Fireworks on a plate!

Materials needed:

3 plates

1 cup of whole milk

1 cup of 1% milk

1 cup of water

food coloring (several colors are best)

Dawn soap

1 or 2 Q-tips

What to do:

1. Cover the first plate with whole milk.
2. Cover the second plate with 1% milk.
3. Cover the third plate with water.
4. Put several drops of food coloring (different colors) in each liquid, in the center of each plate. Be careful not to stir them.
5. Dip one end of a Q-tip in Dawn soap, then dip the same end in the center of the plate with the water and food coloring. What happens? Watch it for a minute or so.
6. Dip a Q-tip in the soap again. Then dip it in the center of the plate with the 1% milk. What happens this time? Again, watch for a minute. Does the food coloring move around more than it did in the water?
7. Finally, dip the Q-tip in soap one more time. Now dip it in the center of the plate with the whole milk. Watch the food coloring for a while. How long does it move around the plate compared to the water and 1% milk?

The science behind it:

Soap is a bipolar molecule. This means that one end of the molecule is polar, and one end is non-polar. The polar end is attracted to water, while the non-polar end is attracted to the fat in the milk. The soap therefore weakens the bonds that keep the fats and proteins in the milk solution. The food coloring is just a “tracer” that allows you to watch it happening!

Upside-down water!

Materials needed:

1 ball jar, with ring that goes around the lid

1 piece of screen (window screen, shade cloth, or similar; large enough to cover top of jar)

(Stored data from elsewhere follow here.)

`src/rtl/seg_pkg.sv`:
```
// Shared types and constants for the multiplexed seven-segment display controller.
// A register-file entry packs {ena, bcd[3:0], dot}.
package seg_pkg;

  typedef enum logic [0:0] {
    SCAN  = 1'b0,
    CLEAR = 1'b1
  } state_e;

  localparam int unsigned ENTRY_W = 6;
  localparam int unsigned ENA_BIT = 5;
  localparam int unsigned BCD_LSB = 1;
  localparam int unsigned BCD_W   = 4;
  localparam int unsigned DOT_BIT = 0;

  localparam logic [7:0] SEG_BLANK = 8'hFF;

  typedef logic [ENTRY_W-1:0] entry_t;

  function automatic entry_t pack_entry(input logic ena, input logic [3:0] bcd, input logic dot);
    return {ena, bcd, dot};
  endfunction

endpackage

```
`src/rtl/bcd2seg.sv`:
```
// Nibble to seven-segment decoder; output is active-low {a..g, dp}, fully blank when disabled.
module bcd2seg
  import seg_pkg::*;
(
  input  logic       ena,
  input  logic [3:0] bcd,
  input  logic       dot,
  output logic [7:0] seg
);

  logic [6:0] abcdefg;

  always_comb begin
    abcdefg = 7'b0000000;
    unique case (bcd)
      4'h0: abcdefg = 7'b1111110;
      4'h1: abcdefg = 7'b0110000;
      4'h2: abcdefg = 7'b1101101;
      4'h3: abcdefg = 7'b1111001;
      4'h4: abcdefg = 7'b0110011;
      4'h5: abcdefg = 7'b1011011;
      4'h6: abcdefg = 7'b1011111;
      4'h7: abcdefg = 7'b1110000;
      4'h8: abcdefg = 7'b1111111;
      4'h9: abcdefg = 7'b1111011;
      4'hA: abcdefg = 7'b1110111;
      4'hB: abcdefg = 7'b0011111;
      4'hC: abcdefg = 7'b1001110;
      4'hD: abcdefg = 7'b0111101;
      4'hE: abcdefg = 7'b1001111;
      4'hF: abcdefg = 7'b1000111;
      default: abcdefg = 7'b0000000;
    endcase
  end

  assign seg = ena ? ~{abcdefg, dot} : SEG_BLANK;

endmodule

```
`src/rtl/seg_scan_ctrl.sv`:
```
// Time-multiplexed 8-digit seven-segment controller: per-digit register file, one shared
// decoder, blink support and a valid/ready write port with a bulk-clear sequence.
module seg_scan_ctrl
  import seg_pkg::*;
#(
  parameter int unsigned DIGITS       = 8,
  parameter int unsigned SCAN_DIV     = 50000,
  parameter int unsigned BLINK_FRAMES = 64
) (
  input  logic                      clk,
  input  logic                      clrn,
  input  logic                      wr_valid,
  output logic                      wr_ready,
  input  logic [$clog2(DIGITS)-1:0] wr_idx,
  input  logic [3:0]                wr_bcd,
  input  logic                      wr_ena,
  input  logic                      wr_dot,
  input  logic                      clr_all,
  input  logic [DIGITS-1:0]         blink_mask,
  output logic [DIGITS-1:0]         an_n,
  output logic [7:0]                seg,
  output logic                      frame_tick
);

  localparam int unsigned IDX_W = $clog2(DIGITS);
  localparam int unsigned DIV_W = $clog2(SCAN_DIV);
  localparam int unsigned BLK_W = (BLINK_FRAMES > 1) ? $clog2(BLINK_FRAMES) : 1;

  localparam logic [IDX_W-1:0] IDX_LAST = IDX_W'(DIGITS - 1);
  localparam logic [DIV_W-1:0] DIV_LAST = DIV_W'(SCAN_DIV - 1);
  localparam logic [BLK_W-1:0] BLK_LAST = BLK_W'(BLINK_FRAMES - 1);

  state_e            state_q;
  logic [IDX_W-1:0]  clr_k_q;
  entry_t            rf_q [DIGITS];

  logic [DIV_W-1:0]  div_q, div_d;
  logic [IDX_W-1:0]  idx_q, idx_d;
  logic [BLK_W-1:0]  blk_cnt_q, blk_cnt_d;
  logic              blink_phase_q, blink_phase_d;
  logic              frame_tick_q;
  logic [DIGITS-1:0] an_n_q, an_n_d;
  logic [7:0]        seg_q, seg_dec;

  logic              div_wrap, idx_wrap;
  logic              wr_fire, wr_in_range;
  logic              eff_ena;
  entry_t            cur;

  // Write port: a clear request in the same cycle takes priority over the write.
  assign wr_ready    = (state_q == SCAN) & ~clr_all;
  assign wr_fire     = wr_valid & wr_ready;
  assign wr_in_range = 32'(wr_idx) < DIGITS;

  always_ff @(posedge clk or negedge clrn) begin
    if (!clrn) begin
      state_q <= SCAN;
      clr_k_q <= '0;
    end else begin
      unique case (state_q)
        SCAN: begin
          if (clr_all) begin
            state_q <= CLEAR;
            clr_k_q <= '0;
          end
        end
        CLEAR: begin
          if (clr_k_q == IDX_LAST) begin
            state_q <= SCAN;
          end
          clr_k_q <= clr_k_q + IDX_W'(1);
        end
        default: begin
          state_q <= SCAN;
          clr_k_q <= '0;
        end
      endcase
    end
  end

  always_ff @(posedge clk or negedge clrn) begin
    if (!clrn) begin
      for (int unsigned i = 0; i < DIGITS; i++) begin
        rf_q[i] <= '0;
      end
    end else if (state_q == CLEAR) begin
      rf_q[clr_k_q] <= '0;
    end else if (wr_fire && wr_in_range) begin
      rf_q[wr_idx] <= pack_entry(wr_ena, wr_bcd, wr_dot);
    end
  end

  always_comb begin
    div_wrap      = (div_q == DIV_LAST);
    idx_wrap      = div_wrap && (idx_q == IDX_LAST);
    div_d         = div_wrap ? '0 : div_q + DIV_W'(1);
    idx_d         = idx_q;
    blk_cnt_d     = blk_cnt_q;
    blink_phase_d = blink_phase_q;
    if (div_wrap) begin
      idx_d = idx_wrap ? '0 : idx_q + IDX_W'(1);
    end
    if (idx_wrap) begin
      if (blk_cnt_q == BLK_LAST) begin
        blk_cnt_d     = '0;
        blink_phase_d = ~blink_phase_q;
      end else begin
        blk_cnt_d = blk_cnt_q + BLK_W'(1);
      end
    end
    // Selects follow the next divider value so an_n lines up with div; first slot is dead time.
    an_n_d = (div_d == '0) ? '1 : ~(DIGITS'(1) << idx_d);
  end

  assign cur     = rf_q[idx_q];
  assign eff_ena = cur[ENA_BIT] & ~(blink_mask[idx_q] & blink_phase_q);

  bcd2seg u_bcd2seg (
    .ena (eff_ena),
    .bcd (cur[BCD_LSB +: BCD_W]),
    .dot (cur[DOT_BIT]),
    .seg (seg_dec)
  );

  always_ff @(posedge clk or negedge clrn) begin
    if (!clrn) begin
      div_q         <= '0;
      idx_q         <= '0;
      blk_cnt_q     <= '0;
      blink_phase_q <= 1'b0;
      frame_tick_q  <= 1'b0;
      an_n_q        <= '1;
      seg_q         <= SEG_BLANK;
    end else begin
      div_q         <= div_d;
      idx_q         <= idx_d;
      blk_cnt_q     <= blk_cnt_d;
      blink_phase_q <= blink_phase_d;
      frame_tick_q  <= idx_wrap;
      an_n_q        <= an_n_d;
      seg_q         <= seg_dec;
    end
  end

  assign an_n       = an_n_q;
  assign seg        = seg_q;
  assign frame_tick = frame_tick_q;

endmodule

```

1 piece of card stock or similar paper

Water

What to do:

1. Take the lid off the ball jar and place the screen over the top.
2. Screw the ring on the jar to hold the screen in place.
3. Fill the jar to half or ¾ full with water.
4. Place a piece of card stock over the top, so that it completely covers the screen.
5. Holding the cardstock securely in place, turn the jar upside down (over the sink or outside is best!).
6. Ask your child to hypothesize what will happen when you remove the cardstock.
7. Slowly remove the cardstock by sliding it off to the side and then away from the jar.
8. Keep the jar stead and perfectly vertical for this to work!

The science behind it:

The water stays in the jar because of surface tension. Water molecules stick together because of a force called cohesion. This force causes the water molecules to essentially “glue” themselves together between openings in the screen, and this surface-tension “membrane” that is formed is what holds the water in the jar. It is also the reason why raindrops are spherical.